━━ Exercise material
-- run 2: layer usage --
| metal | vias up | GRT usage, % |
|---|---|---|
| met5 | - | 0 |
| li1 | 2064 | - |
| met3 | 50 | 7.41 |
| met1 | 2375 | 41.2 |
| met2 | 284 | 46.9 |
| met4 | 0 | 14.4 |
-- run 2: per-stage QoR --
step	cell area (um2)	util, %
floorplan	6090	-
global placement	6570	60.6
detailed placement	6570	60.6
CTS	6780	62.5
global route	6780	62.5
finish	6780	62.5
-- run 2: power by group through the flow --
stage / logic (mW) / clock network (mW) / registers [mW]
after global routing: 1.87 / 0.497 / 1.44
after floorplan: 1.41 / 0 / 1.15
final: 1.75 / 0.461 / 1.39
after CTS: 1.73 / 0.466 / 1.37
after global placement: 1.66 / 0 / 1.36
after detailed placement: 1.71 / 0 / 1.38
## config.mk

```make
export PLATFORM = sky130hd
export DESIGN_NAME = mem_arbiter
export DESIGN_NICKNAME = d
export VERILOG_FILES = /design/src/rtl/mem_arbiter.sv
export SDC_FILE = /design/constraint.sdc
export NUM_CORES = 1
export LEC_CHECK = 0
export CAP_MARGIN = 20
export CELL_PAD_IN_SITES_DETAIL_PLACEMENT = 1
export CELL_PAD_IN_SITES_GLOBAL_PLACEMENT = 1
export CORE_AREA = 5 5 202 204
export CTS_CLUSTER_DIAMETER = 60
export CTS_CLUSTER_SIZE = 14
export DETAILED_ROUTE_END_ITERATION = 10
export DIE_AREA = 0 0 207 209
export PLACE_DENSITY = 0.69
export SETUP_SLACK_MARGIN = 0.15
export SLEW_MARGIN = 15
export SYNTH_ARGS = -nofsm -noshare
export SYNTH_HDL_FRONTEND = slang
export SYNTH_SLANG_ARGS = --single-unit
```

## constraint.sdc

```tcl
create_clock -name clk -period 3.7 [get_ports clk]
set_input_delay 0.74 -clock clk [delete_from_list [all_inputs] [get_ports clk]]
set_output_delay 0.74 -clock clk [all_outputs]
set_load 0.05 [all_outputs]
```

## src/rtl/mem_arbiter.sv

```systemverilog
// mem_arbiter: shares the single banked line-memory port between the I-cache, D-cache and DMA.
// D wins I/D contention until I has been passed over STARVE_LIMIT times in a row.
module mem_arbiter #(
   parameter int LINE_BITS    = 64,
   parameter int STARVE_LIMIT = 3
) (
   input  logic                 clk,
   input  logic                 reset_n,
   input  logic                 i_readM,
   input  logic                 i_writeM,
   input  logic [15:0]          i_address,
   input  logic [LINE_BITS-1:0] i_wdata,
   output logic [LINE_BITS-1:0] i_rdata,
   output logic                 i_input_readyM,
   output logic                 i_doneM,
   input  logic                 d_readM,
   input  logic                 d_writeM,
   input  logic [15:0]          d_address,
   input  logic [LINE_BITS-1:0] d_wdata,
   output logic [LINE_BITS-1:0] d_rdata,
   output logic                 d_input_readyM,
   output logic                 d_doneM,
   input  logic                 dma_br,
   output logic                 dma_bg,
   input  logic                 dma_readM,
   input  logic                 dma_writeM,
   input  logic [15:0]          dma_address,
   input  logic [LINE_BITS-1:0] dma_wdata,
   output logic                 mem_readM,
   output logic                 mem_writeM,
   output logic [15:0]          mem_address,
   output logic [LINE_BITS-1:0] mem_wdata,
   input  logic [LINE_BITS-1:0] mem_rdata,
   input  logic                 mem_readyM,
   input  logic                 mem_input_readyM,
   input  logic                 mem_doneM
);
   typedef enum logic [1:0] {IDLE, ISSUE, WAIT, DMA} state_t;
   typedef enum logic [1:0] {NONE, OWN_I, OWN_D} owner_t;

   typedef struct packed {
      logic                 rd;
      logic                 wr;
      logic [15:0]          addr;
      logic [LINE_BITS-1:0] wdata;
   } req_t;

   localparam logic [2:0] LIMIT = 3'(STARVE_LIMIT);

   state_t     state;
   owner_t     owner;
   logic [2:0] starveCnt;
   req_t       memReq;
   req_t       iReq, dReq;
   logic       iPend, dPend, pickI;
   logic       inDma, iOwn, dOwn;

   // read+write together is a write
   assign iReq  = '{rd: i_readM & ~i_writeM, wr: i_writeM, addr: i_address, wdata: i_wdata};
   assign dReq  = '{rd: d_readM & ~d_writeM, wr: d_writeM, addr: d_address, wdata: d_wdata};
   assign iPend = i_readM | i_writeM;
   assign dPend = d_readM | d_writeM;
   assign pickI = iPend && (!dPend || starveCnt == LIMIT);

   always_ff @(posedge clk) begin
      if (!reset_n) begin
         state     <= IDLE;
         owner     <= NONE;
         starveCnt <= '0;
         memReq    <= '0;
         dma_bg    <= 1'b0;
      end else begin
         case (state)
            IDLE: begin
               if (dma_br) begin
                  state  <= DMA;
                  dma_bg <= 1'b1;
               end else if (iPend || dPend) begin
                  state <= ISSUE;
                  if (pickI) begin
                     owner     <= OWN_I;
                     memReq    <= iReq;
                     starveCnt <= '0;
                  end else begin
                     owner     <= OWN_D;
                     memReq    <= dReq;
                     starveCnt <= !iPend ? 3'd0 :
                                  (starveCnt == LIMIT) ? LIMIT : starveCnt + 3'd1;
                  end
               end
            end
            ISSUE: begin
               // address and data stay put; only the strobes drop once accepted
               if (mem_readyM) begin
                  state     <= WAIT;
                  memReq.rd <= 1'b0;
                  memReq.wr <= 1'b0;
               end
            end
            WAIT: begin
               if (mem_doneM) begin
                  state <= IDLE;
                  owner <= NONE;
               end
            end
            DMA: begin
               if (!dma_br) begin
                  state  <= IDLE;
                  dma_bg <= 1'b0;
               end
            end
            default: state <= IDLE;
         endcase
      end
   end

   assign inDma = (state == DMA);
   assign iOwn  = (state == WAIT) && (owner == OWN_I);
   assign dOwn  = (state == WAIT) && (owner == OWN_D);

   assign mem_readM   = inDma ? dma_readM   : memReq.rd;
   assign mem_writeM  = inDma ? dma_writeM  : memReq.wr;
   assign mem_address = inDma ? dma_address : memReq.addr;
   assign mem_wdata   = inDma ? dma_wdata   : memReq.wdata;

   assign i_rdata        = iOwn ? mem_rdata : '0;
   assign i_input_readyM = iOwn & mem_input_readyM;
   assign i_doneM        = iOwn & mem_doneM;
   assign d_rdata        = dOwn ? mem_rdata : '0;
   assign d_input_readyM = dOwn & mem_input_readyM;
   assign d_doneM        = dOwn & mem_doneM;
endmodule

```

==> results.toml <==
[outcome]
status = "complete, no violations"

[route]
drc = 0
drt-pass1-iter-count = 4
first_iter_violations = 225
vias_per_cell = 4.13
vias = 7294
drt_wl_total_um = 35600
ant_nets = 0
post_drt_wl_per_cell_um = 20.2

[layout]
final_nets = 1553
area_delta_synth_final_pct = 98.2
drive_gt1_share_pct = 20.6
fillers = 4644
stdcell_area_um2 = 12200

[global_routing]
grt_antenna_before_repair = 8
grtUsageMet1_pct = 18.1
grt-ovfl-total = 0
grt_pass1_vias = 7964
met3_usage_pct = 6.17
grt_max_degree = 66
grt_pass1_wl_um = 51700
busiest_layer = "met2"
grt.total_usage_pct = 15.4
grtUsageMet2_pct = 26.8

[clock_network]
htreeDepth = 3
cts_buffer_depth = 2
numCtsBuffers = 9
clock-sinks = 90
cts_resized = 0
clk_pin_slew_ps = 80
post-cts-setup-buffers = 0
cts-root-buf = "clkbuf_16"
clock_latency_ps = 360
cts_tree = "yes"
postCtsHoldBufs = 0

[logic_synthesis]
syn-num-nets = 1065
ys_types = 35
synth_warnings = 0
synth_seq_cells = 90
yosysSeqAreaShare_pct = 29.2
synthCells = 748
synth_area_per_cell_um2 = 8.24
synth_area_um2 = 6170

[sta]
finClkSkew_ps = 9.56
timing.fmax_mhz = 295
drv_slew = 0
fin_crit_sh_pct = 91.6
fin_tns_setup_ps = 0
setup_viol = 0
worst_slew_pin_slew_ps = 887
slew_headroom_pct = 40.9
min_period_ps = 3390
rsz0062_at_grt = "false"
hold_viol_final = 0
hold-worst-slack_ps = 495

[floorplan]
die_area_um2 = 43300
die_w_um = 207
start_util_pct = 15.8
rows = 73
core_um2 = 39100
die_y_um = 209
boundaryPins = 531

[pwr]
ir_drop_v = 0.000205
pwr-share-clk_pct = 25.2
power_mw = 3.95
pwr_density_cell_nw_per_um2 = 323
internal_power_mw = 2.40
p_leak_nw = 4.67
pwr-share-comb_pct = 45.8
switching_share_pct = 39.2
pwr-share-seq_pct = 29.0
power.switching_mw = 1.55

[worst_setup_path]
critPathRequiredTime_ps = 2960
start_kind = "flip-flop"
endpoint_kind = "primary output"
cp.arrival_ps = 2650
crit_type = "reg -> out"
crit_fanout = 48

[run]
maxCapViolCount = 0

[place]
place_area_um2 = 11900
dpl.hpwl_um = 28700
finalWeightedCongestion = 0.819
io_buffers = 530

[hold_path]
hold_class = "reg -> reg"
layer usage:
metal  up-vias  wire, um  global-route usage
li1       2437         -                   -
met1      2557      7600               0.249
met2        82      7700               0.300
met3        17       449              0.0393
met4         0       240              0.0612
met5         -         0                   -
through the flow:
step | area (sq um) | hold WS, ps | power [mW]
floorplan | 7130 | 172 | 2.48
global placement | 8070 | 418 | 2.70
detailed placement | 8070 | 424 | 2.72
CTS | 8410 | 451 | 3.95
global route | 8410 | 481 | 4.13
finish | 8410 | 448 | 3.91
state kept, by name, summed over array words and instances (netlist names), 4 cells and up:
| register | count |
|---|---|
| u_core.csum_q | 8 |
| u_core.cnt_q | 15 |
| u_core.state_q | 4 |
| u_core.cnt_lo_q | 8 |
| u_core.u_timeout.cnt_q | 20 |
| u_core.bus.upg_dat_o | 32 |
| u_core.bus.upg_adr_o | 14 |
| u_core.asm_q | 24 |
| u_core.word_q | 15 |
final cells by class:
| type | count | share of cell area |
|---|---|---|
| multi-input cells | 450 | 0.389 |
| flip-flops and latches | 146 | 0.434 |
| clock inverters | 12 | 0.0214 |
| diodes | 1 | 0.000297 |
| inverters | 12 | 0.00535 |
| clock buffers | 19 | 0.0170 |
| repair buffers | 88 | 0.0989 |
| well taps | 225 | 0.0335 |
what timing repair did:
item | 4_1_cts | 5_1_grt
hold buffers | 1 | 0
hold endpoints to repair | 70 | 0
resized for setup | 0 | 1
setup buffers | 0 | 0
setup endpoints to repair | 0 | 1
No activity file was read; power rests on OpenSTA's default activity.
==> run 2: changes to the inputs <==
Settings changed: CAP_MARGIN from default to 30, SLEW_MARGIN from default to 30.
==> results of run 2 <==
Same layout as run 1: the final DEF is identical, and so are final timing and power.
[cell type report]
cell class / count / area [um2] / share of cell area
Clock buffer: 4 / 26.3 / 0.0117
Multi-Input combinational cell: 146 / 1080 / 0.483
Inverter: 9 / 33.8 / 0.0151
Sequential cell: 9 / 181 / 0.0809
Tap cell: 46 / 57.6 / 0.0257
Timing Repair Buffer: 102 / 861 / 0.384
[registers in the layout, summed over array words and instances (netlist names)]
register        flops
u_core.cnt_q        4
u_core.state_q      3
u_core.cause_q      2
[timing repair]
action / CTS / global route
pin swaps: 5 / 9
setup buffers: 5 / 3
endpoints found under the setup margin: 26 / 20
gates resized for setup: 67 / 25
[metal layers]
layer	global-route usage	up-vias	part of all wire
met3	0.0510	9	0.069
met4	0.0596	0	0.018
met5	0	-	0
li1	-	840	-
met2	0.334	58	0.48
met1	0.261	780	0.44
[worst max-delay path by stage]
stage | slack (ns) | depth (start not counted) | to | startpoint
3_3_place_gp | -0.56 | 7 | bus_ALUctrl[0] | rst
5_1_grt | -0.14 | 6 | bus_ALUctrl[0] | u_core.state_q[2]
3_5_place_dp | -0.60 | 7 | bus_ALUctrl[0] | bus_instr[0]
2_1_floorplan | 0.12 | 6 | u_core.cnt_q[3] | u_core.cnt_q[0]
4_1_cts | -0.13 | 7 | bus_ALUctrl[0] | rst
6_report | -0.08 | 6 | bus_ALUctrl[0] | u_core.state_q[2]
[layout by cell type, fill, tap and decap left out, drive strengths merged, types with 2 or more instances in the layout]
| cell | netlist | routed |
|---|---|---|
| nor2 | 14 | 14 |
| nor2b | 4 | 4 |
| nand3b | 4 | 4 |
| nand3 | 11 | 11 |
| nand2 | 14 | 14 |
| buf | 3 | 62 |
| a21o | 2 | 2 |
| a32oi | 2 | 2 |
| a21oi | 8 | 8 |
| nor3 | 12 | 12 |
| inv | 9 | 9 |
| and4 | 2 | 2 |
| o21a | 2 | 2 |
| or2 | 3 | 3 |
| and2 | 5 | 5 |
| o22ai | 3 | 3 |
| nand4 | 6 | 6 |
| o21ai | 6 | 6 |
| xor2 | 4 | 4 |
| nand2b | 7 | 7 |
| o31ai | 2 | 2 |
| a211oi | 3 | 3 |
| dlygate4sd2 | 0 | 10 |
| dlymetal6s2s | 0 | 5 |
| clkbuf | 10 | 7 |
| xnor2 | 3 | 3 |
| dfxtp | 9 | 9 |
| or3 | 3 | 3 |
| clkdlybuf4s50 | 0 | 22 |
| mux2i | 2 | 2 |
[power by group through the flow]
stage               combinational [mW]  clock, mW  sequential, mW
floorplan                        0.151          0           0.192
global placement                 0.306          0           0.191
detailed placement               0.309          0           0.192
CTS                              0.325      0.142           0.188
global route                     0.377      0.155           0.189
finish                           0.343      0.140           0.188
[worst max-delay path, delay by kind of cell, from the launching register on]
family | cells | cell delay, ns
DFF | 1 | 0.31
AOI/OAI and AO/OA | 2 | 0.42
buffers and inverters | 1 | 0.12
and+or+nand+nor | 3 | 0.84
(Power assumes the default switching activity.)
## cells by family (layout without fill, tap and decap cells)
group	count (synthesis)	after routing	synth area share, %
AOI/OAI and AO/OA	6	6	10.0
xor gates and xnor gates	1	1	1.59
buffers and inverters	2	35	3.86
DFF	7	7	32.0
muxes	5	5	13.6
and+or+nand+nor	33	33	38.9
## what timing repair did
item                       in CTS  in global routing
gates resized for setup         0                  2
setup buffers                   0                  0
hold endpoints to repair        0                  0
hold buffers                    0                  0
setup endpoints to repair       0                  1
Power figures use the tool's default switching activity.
$ cat config.mk
export PLATFORM = sky130hd
export DESIGN_NAME = cla_subtractor_seq_flat
export DESIGN_NICKNAME = d
export VERILOG_FILES = /design/src/rtl/cla_subtractor_seq_if.sv /design/src/rtl/cla_subtractor_seq.sv /design/src/flat_wrapper.sv
export SDC_FILE = /design/constraint.sdc
export NUM_CORES = 1
export LEC_CHECK = 0
export ABC_CLOCK_PERIOD_IN_PS = 4870
export CORE_MARGIN = 2
export CORE_UTILIZATION = 55
export CTS_CLUSTER_SIZE = 30
export DETAILED_ROUTE_END_ITERATION = 10
export PLACE_DENSITY = 0.94
export SYNTH_ARGS = -nofsm -noshare
export SYNTH_HDL_FRONTEND = slang
export SYNTH_SLANG_ARGS = --single-unit
$ cat constraint.sdc
create_clock -name clk -period 4.87 [get_ports clk]
set_clock_uncertainty 0.1 [all_clocks]
set_input_delay 0.487 -clock clk [delete_from_list [all_inputs] [get_ports clk]]
set_output_delay 0.487 -clock clk [all_outputs]
set_load 0.02 [all_outputs]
━━━━
▸ **What you should do**:
Search the entries for "group" and copy out each line that has it.

▸ **Output of the exercise**:
-- run 2: power by group through the flow --
[power by group through the flow]
group	count (synthesis)	after routing	synth area share, %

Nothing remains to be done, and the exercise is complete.